====== Listed records

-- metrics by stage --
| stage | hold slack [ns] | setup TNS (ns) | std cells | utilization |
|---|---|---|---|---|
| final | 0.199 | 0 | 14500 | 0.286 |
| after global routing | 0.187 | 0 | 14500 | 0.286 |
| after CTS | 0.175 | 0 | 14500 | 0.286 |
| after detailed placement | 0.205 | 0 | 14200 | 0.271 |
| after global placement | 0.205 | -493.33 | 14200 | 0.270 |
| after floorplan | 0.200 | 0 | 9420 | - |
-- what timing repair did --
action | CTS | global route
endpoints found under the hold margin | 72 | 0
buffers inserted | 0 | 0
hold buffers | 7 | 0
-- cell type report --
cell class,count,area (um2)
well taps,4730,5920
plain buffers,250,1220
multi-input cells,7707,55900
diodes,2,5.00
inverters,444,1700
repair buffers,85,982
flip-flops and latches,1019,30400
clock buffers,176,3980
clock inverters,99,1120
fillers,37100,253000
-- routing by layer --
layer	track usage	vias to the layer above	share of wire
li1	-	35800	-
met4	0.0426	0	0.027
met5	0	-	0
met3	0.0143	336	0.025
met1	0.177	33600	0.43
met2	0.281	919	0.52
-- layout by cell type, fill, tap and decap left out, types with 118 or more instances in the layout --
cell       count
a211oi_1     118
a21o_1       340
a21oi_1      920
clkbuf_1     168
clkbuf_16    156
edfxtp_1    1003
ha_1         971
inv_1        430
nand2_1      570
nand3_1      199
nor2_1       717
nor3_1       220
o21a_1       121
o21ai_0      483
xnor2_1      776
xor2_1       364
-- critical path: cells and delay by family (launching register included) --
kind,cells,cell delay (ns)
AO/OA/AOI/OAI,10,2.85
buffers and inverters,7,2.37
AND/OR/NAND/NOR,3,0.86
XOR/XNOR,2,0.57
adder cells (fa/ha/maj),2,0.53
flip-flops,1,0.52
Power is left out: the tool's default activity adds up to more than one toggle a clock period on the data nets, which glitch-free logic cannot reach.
$ cat src/rtl/core/length_prefixed_frame_parser.sv
// Top level of the length-prefixed frame parser: stream ports, config registers,
// input and result registers. Depends on lpfp_pkg and lpfp_parse.
//
// The parser takes one received byte per cycle while m_tready is high, with no gaps
// between frames. Each frame opens with a 14-byte header (magic, flags, 64-bit
// big-endian stream id, 32-bit big-endian length); header bytes give no result, each
// payload byte gives one result, an empty frame gives one completion, and a bad magic
// byte gives one error on the last header byte and closes the channel until reset.
// The byte waits in the input register, the parse logic runs between that register
// and the result register, and the result waits there until m_tready. Throughput
// is one byte per cycle while m_tready is high. Configuration writes are taken at
// any time but must only be issued while the parser is idle.
module length_prefixed_frame_parser import lpfp_pkg::*; (
  input  logic                 clk,
  input  logic                 rst,
  // Input byte stream
  input  logic                 s_tvalid,
  output logic                 s_tready,
  input  logic [BYTE_W-1:0]    s_tdata,   // [7:0] in_byte
  // Result stream
  output logic                 m_tvalid,
  input  logic                 m_tready,
  output logic [DATA_W-1:0]    m_tdata,   // [7:0] frame_type, [71:8] stream_ident,
                                          // [103:72] frame_length, [111:104] payload_byte
  output logic                 m_tlast,   // last_of_frame
  output logic [1:0]           m_tuser,   // [1:0] result_kind
  // Configuration write channel
  input  logic                 cfg_valid,
  output logic                 cfg_ready,
  input  logic [CFG_IDX_W-1:0] cfg_index,
  input  logic [BYTE_W-1:0]    cfg_data
);

  logic [BYTE_W-1:0] frame_magic;
  logic [BYTE_W-1:0] type_mask;
  logic              in_valid;
  logic [BYTE_W-1:0] in_byte;
  logic              advance;
  logic              res_valid;
  result_t           res;
  result_t           out_res;

  // Configuration registers
  assign cfg_ready = 1'b1;

  always_ff @(posedge clk) begin
    if (rst) begin
      frame_magic <= FRAME_MAGIC_RST;
      type_mask   <= TYPE_MASK_RST;
    end else if (cfg_valid) begin
      case (cfg_index)
        REG_FRAME_MAGIC: frame_magic <= cfg_data;
        REG_TYPE_MASK:   type_mask   <= cfg_data;
        default: ;
      endcase
    end
  end

  // Move the held byte on when the result register is free or being drained
  assign advance  = in_valid && (!m_tvalid || m_tready);
  assign s_tready = !in_valid || advance;

  // Input register
  always_ff @(posedge clk) begin
    if (rst) begin
      in_valid <= 1'b0;
    end else if (s_tready) begin
      in_valid <= s_tvalid;
    end
  end

  always_ff @(posedge clk) begin
    if (s_tvalid && s_tready) begin
      in_byte <= s_tdata;
    end
  end

  lpfp_parse u_parse (
    .clk         (clk),
    .rst         (rst),
    .step        (advance),
    .in_byte     (in_byte),
    .frame_magic (frame_magic),
    .type_mask   (type_mask),
    .res_valid   (res_valid),
    .res         (res)
  );

  // Result register
  always_ff @(posedge clk) begin
    if (rst) begin
      m_tvalid <= 1'b0;
    end else if (!m_tvalid || m_tready) begin
      m_tvalid <= res_valid;
    end
  end

  always_ff @(posedge clk) begin
    if (res_valid && (!m_tvalid || m_tready)) begin
      out_res <= res;
    end
  end

  assign m_tdata = {out_res.payload_byte, out_res.frame_length,
                    out_res.stream_ident, out_res.frame_type};
  assign m_tlast = out_res.last_of_frame;
  assign m_tuser = out_res.result_kind;

endmodule
File: src/hw/rtl/stli_pkg.sv
package stli_pkg;

   localparam int TableDepth = 256;
   localparam int IdxW = $clog2(TableDepth);
   localparam int CntW = IdxW + 1;

   typedef enum logic {
      CMD_INSERT = 1'b0,
      CMD_QUERY  = 1'b1
   } cmd_type;

   typedef enum logic [1:0] {
      ST_OK    = 2'd0,
      ST_DUP   = 2'd1,
      ST_FULL  = 2'd2,
      ST_EMPTY = 2'd3
   } status_type;

   typedef struct packed {
      logic               cmd;
      logic signed [31:0] coord_x;
      logic signed [31:0] coord_y;
   } req_type;

   typedef struct packed {
      logic signed [31:0] value;
      logic [1:0]         status;
   } rsp_type;

   typedef enum logic [3:0] {
      S_IDLE,
      S_SRCH_RD,
      S_SRCH_CMP,
      S_INS_DEC,
      S_SHIFT_RD,
      S_SHIFT_WR,
      S_INS_WR,
      S_Q_RD_UP,
      S_Q_RD_LO,
      S_Q_PREP,
      S_MUL,
      S_DIV,
      S_DONE
   } state_type;

   // datapath command
   typedef struct packed {
      logic load;        // capture request, reset search bounds
      logic rd_mid;      // read entry at search midpoint
      logic step_search; // narrow bounds from read entry
      logic rd_up;       // read entry at lower bound
      logic rd_lo;       // read entry at lower bound - 1
      logic rd_shift;    // read entry at shift pointer - 1
      logic wr_shift;    // write read entry at shift pointer, decrement
      logic wr_new;      // write new point at lower bound, count++
      logic prep;        // form operands for interpolation
      logic mul;         // product
      logic div_step;    // one quotient bit
      logic finish;      // form response
      status_type st;    // status for finish
      logic use_value;   // response value from interpolation
   } cmd_ctl_type;

   typedef struct packed {
      logic search_done;
      logic found_dup;
      logic table_full;
      logic table_empty;
      logic shift_done;
      logic div_done;
      logic endpoint;    // query answered by a stored y: end point or exact hit
   } dp_stat_type;

endpackage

============

§ Exercise details
Look for the string "hold" in the records, and copy every line where it is found.

§ Solution to this problem
| stage | hold slack [ns] | setup TNS (ns) | std cells | utilization |
endpoints found under the hold margin | 72 | 0
hold buffers | 7 | 0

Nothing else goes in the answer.